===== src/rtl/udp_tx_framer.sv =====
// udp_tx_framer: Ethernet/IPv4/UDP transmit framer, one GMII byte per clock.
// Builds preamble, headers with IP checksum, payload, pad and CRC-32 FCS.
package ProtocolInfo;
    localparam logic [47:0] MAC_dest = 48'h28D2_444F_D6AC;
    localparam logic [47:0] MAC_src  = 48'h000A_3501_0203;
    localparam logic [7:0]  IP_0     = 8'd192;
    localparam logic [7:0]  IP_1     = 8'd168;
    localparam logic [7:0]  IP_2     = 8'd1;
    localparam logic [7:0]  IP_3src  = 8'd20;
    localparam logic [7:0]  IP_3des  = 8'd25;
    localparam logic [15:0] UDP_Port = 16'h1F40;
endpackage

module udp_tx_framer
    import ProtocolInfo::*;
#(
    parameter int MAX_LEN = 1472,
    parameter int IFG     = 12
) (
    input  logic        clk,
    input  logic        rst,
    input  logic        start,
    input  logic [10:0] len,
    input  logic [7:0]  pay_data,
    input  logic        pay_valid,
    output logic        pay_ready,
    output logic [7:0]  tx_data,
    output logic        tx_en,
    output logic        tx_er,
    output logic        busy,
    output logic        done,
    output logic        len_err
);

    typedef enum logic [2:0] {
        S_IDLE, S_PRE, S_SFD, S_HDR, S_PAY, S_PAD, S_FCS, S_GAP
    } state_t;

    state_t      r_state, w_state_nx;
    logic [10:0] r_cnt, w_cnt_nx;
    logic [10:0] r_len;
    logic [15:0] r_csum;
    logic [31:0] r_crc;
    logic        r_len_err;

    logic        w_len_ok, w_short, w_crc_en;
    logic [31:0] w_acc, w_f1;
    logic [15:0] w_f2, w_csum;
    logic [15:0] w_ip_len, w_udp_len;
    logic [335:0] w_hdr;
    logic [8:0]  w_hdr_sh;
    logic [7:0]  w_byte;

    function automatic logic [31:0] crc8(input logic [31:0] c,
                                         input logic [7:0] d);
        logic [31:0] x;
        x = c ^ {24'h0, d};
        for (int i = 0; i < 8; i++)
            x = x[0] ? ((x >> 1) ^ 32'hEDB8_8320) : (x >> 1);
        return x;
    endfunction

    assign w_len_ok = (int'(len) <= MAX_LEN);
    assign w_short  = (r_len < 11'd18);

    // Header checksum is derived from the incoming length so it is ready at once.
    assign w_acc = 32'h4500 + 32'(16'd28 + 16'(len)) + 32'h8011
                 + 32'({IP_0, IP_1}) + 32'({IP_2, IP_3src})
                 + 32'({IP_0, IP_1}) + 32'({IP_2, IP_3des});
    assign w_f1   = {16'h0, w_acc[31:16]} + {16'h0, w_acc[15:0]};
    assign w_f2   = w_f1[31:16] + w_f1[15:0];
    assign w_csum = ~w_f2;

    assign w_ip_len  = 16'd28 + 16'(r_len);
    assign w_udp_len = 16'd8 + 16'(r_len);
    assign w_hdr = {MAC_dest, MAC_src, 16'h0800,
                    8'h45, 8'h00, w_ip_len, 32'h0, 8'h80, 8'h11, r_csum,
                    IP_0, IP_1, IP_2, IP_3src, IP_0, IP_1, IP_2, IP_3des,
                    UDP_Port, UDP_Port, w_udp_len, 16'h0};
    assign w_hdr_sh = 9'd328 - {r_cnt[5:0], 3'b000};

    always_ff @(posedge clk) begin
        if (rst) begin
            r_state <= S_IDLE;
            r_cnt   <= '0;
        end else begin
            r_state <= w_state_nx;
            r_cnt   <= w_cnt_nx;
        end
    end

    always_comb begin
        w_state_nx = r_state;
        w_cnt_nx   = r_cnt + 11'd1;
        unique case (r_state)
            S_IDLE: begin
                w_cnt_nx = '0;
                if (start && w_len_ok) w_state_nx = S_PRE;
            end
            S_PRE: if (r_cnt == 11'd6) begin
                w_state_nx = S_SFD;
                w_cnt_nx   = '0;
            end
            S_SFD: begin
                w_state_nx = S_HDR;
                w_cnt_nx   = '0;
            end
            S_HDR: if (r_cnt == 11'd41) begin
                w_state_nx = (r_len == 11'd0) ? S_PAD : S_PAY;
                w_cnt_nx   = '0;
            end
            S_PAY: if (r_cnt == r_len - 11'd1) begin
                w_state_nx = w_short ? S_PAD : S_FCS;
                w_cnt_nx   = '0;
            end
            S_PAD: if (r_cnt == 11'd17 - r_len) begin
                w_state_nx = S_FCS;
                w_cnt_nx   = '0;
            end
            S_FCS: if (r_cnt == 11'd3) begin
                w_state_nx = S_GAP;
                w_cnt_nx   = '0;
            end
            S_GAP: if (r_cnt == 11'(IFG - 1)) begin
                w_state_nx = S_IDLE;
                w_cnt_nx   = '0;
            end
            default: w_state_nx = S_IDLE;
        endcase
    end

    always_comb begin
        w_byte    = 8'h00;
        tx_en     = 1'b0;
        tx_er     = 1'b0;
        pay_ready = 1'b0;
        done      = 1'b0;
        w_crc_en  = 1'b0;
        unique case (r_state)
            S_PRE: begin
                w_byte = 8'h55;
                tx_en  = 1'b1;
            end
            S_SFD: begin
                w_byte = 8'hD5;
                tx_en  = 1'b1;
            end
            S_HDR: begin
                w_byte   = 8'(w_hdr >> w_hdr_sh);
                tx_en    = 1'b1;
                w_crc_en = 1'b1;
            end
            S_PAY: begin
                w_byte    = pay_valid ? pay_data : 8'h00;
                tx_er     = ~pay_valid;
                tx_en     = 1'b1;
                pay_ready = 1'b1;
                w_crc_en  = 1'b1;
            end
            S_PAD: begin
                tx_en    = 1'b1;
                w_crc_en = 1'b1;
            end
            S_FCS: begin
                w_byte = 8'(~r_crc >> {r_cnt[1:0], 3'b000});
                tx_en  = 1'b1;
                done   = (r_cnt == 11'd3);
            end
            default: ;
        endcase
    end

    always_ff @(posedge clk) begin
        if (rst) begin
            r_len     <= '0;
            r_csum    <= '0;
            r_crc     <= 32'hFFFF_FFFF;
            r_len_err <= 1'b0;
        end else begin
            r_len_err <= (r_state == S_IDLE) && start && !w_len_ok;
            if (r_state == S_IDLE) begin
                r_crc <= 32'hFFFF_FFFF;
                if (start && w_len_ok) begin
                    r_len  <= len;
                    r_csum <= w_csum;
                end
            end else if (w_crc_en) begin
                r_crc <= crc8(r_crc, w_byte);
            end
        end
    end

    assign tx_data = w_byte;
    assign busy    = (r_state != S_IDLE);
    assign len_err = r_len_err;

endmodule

★ ★ ★ ★ ★

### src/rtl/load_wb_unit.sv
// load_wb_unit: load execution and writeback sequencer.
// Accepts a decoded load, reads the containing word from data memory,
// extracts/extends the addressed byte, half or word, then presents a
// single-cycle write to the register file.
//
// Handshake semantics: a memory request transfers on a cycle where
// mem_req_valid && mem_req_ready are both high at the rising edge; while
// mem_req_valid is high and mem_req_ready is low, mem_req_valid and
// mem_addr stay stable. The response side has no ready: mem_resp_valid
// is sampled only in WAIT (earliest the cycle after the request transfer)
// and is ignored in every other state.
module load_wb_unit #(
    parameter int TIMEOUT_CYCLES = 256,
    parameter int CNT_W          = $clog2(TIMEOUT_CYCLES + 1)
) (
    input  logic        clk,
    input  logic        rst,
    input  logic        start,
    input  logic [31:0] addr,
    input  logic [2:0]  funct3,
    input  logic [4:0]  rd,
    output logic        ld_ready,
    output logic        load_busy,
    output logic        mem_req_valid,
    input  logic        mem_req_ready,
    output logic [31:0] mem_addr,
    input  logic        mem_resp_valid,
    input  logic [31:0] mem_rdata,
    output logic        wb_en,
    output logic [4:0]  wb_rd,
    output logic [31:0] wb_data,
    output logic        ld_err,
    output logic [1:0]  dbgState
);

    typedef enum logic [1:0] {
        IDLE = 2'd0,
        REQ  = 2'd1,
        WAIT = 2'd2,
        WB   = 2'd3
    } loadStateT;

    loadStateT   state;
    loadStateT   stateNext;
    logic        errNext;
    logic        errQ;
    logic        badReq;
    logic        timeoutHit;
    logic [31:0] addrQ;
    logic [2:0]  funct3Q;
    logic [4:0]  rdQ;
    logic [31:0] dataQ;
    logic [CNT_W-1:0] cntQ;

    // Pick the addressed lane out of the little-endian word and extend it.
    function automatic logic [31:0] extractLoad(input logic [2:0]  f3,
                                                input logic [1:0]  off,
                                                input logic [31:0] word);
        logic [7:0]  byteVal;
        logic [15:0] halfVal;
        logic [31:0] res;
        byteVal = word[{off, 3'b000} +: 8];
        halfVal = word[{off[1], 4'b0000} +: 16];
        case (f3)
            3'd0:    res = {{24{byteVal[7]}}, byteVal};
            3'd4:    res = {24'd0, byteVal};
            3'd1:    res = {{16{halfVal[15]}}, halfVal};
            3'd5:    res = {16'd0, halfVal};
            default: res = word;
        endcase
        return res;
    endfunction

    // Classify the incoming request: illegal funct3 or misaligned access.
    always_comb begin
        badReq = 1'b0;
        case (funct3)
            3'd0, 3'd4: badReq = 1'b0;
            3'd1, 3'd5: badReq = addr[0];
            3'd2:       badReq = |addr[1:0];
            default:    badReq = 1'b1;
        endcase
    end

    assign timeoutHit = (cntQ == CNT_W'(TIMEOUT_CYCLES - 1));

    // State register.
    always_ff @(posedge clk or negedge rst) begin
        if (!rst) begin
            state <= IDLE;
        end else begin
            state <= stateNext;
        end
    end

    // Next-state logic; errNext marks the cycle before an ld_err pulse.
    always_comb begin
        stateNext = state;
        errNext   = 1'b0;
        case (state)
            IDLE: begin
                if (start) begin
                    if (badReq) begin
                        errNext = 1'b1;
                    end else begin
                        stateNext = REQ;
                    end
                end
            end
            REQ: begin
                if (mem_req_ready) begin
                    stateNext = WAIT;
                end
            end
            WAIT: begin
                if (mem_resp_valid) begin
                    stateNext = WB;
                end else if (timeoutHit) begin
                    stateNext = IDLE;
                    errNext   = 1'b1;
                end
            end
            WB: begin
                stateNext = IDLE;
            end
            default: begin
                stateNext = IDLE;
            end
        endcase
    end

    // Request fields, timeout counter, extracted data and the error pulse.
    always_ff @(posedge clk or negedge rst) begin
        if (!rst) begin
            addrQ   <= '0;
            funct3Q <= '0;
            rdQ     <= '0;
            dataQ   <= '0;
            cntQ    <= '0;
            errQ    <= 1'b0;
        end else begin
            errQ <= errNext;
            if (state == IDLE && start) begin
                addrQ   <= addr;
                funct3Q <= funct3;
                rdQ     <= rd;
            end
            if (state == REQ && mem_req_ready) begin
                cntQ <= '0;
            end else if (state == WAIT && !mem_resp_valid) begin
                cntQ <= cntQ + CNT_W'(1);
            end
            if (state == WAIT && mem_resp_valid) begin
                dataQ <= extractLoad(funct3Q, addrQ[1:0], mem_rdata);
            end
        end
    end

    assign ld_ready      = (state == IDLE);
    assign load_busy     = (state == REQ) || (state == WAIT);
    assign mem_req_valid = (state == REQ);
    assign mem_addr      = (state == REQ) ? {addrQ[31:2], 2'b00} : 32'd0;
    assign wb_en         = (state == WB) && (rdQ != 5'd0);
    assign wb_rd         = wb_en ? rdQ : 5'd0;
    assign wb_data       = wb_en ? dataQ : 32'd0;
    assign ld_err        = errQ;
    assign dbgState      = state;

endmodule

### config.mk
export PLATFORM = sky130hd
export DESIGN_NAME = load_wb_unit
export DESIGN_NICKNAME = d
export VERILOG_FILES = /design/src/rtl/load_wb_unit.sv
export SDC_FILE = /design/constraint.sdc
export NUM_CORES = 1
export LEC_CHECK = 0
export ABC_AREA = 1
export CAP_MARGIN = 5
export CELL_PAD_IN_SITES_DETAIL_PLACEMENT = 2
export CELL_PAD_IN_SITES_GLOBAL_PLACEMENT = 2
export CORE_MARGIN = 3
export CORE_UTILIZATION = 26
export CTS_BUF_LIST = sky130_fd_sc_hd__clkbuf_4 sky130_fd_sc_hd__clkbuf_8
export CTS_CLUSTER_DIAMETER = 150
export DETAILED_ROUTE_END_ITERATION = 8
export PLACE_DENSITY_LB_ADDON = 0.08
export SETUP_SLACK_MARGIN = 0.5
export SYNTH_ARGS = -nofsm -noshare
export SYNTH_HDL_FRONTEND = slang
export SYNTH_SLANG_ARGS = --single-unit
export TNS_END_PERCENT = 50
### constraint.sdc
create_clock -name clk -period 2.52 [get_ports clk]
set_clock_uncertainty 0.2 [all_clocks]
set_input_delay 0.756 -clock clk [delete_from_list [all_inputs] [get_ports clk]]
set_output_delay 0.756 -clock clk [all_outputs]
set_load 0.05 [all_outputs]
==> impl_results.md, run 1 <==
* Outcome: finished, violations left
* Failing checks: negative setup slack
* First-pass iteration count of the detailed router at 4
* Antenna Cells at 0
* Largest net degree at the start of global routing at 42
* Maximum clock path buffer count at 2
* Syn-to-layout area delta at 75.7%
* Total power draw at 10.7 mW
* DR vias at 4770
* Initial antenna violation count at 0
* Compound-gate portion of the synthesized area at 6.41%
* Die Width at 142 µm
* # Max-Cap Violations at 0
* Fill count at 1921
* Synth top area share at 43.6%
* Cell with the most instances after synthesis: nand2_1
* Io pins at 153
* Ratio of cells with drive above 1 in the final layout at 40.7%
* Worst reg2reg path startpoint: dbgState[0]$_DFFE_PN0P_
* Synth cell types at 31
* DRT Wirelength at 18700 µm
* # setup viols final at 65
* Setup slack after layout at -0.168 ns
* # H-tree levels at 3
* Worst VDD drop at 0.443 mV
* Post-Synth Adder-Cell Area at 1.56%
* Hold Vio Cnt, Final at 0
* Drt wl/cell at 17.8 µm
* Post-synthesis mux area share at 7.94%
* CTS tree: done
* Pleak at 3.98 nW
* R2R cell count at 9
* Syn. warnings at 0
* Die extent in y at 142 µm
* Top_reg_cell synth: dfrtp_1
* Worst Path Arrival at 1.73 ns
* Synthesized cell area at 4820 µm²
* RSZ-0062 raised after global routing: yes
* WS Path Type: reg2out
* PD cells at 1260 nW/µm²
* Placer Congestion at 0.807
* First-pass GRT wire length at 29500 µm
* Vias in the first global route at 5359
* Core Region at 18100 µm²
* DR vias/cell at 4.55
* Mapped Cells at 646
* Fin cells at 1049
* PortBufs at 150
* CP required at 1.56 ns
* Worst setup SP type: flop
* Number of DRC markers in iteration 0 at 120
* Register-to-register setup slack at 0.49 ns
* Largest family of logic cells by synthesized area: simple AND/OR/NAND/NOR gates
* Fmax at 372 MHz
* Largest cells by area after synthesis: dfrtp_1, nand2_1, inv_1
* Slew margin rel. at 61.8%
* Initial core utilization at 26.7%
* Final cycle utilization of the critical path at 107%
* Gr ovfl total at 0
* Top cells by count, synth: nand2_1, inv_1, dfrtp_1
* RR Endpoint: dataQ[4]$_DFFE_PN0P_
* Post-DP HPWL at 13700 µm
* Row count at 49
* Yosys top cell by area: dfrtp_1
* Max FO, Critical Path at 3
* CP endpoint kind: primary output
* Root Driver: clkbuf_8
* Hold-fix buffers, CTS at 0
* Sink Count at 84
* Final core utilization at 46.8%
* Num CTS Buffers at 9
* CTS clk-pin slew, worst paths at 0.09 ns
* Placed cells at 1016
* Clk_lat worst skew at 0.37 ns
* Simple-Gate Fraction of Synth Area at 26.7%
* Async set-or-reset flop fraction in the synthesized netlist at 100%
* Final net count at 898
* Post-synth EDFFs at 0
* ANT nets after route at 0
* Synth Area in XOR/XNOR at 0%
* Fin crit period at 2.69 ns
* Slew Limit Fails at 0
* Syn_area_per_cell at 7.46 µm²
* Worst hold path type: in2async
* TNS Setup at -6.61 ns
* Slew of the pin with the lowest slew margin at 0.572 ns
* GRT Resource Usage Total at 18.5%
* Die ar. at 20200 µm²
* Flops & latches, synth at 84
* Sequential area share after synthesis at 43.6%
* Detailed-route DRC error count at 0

★ ★ ★ ★ ★

Using the records above, write out exactly the lines between the one holding "export CELL_PAD_IN_SITES_DETAIL_PLACEMENT = 2" and the one holding "export PLACE_DENSITY_LB_ADDON = 0.08", inclusive; leave everything else out.

export CELL_PAD_IN_SITES_DETAIL_PLACEMENT = 2
export CELL_PAD_IN_SITES_GLOBAL_PLACEMENT = 2
export CORE_MARGIN = 3
export CORE_UTILIZATION = 26
export CTS_BUF_LIST = sky130_fd_sc_hd__clkbuf_4 sky130_fd_sc_hd__clkbuf_8
export CTS_CLUSTER_DIAMETER = 150
export DETAILED_ROUTE_END_ITERATION = 8
export PLACE_DENSITY_LB_ADDON = 0.08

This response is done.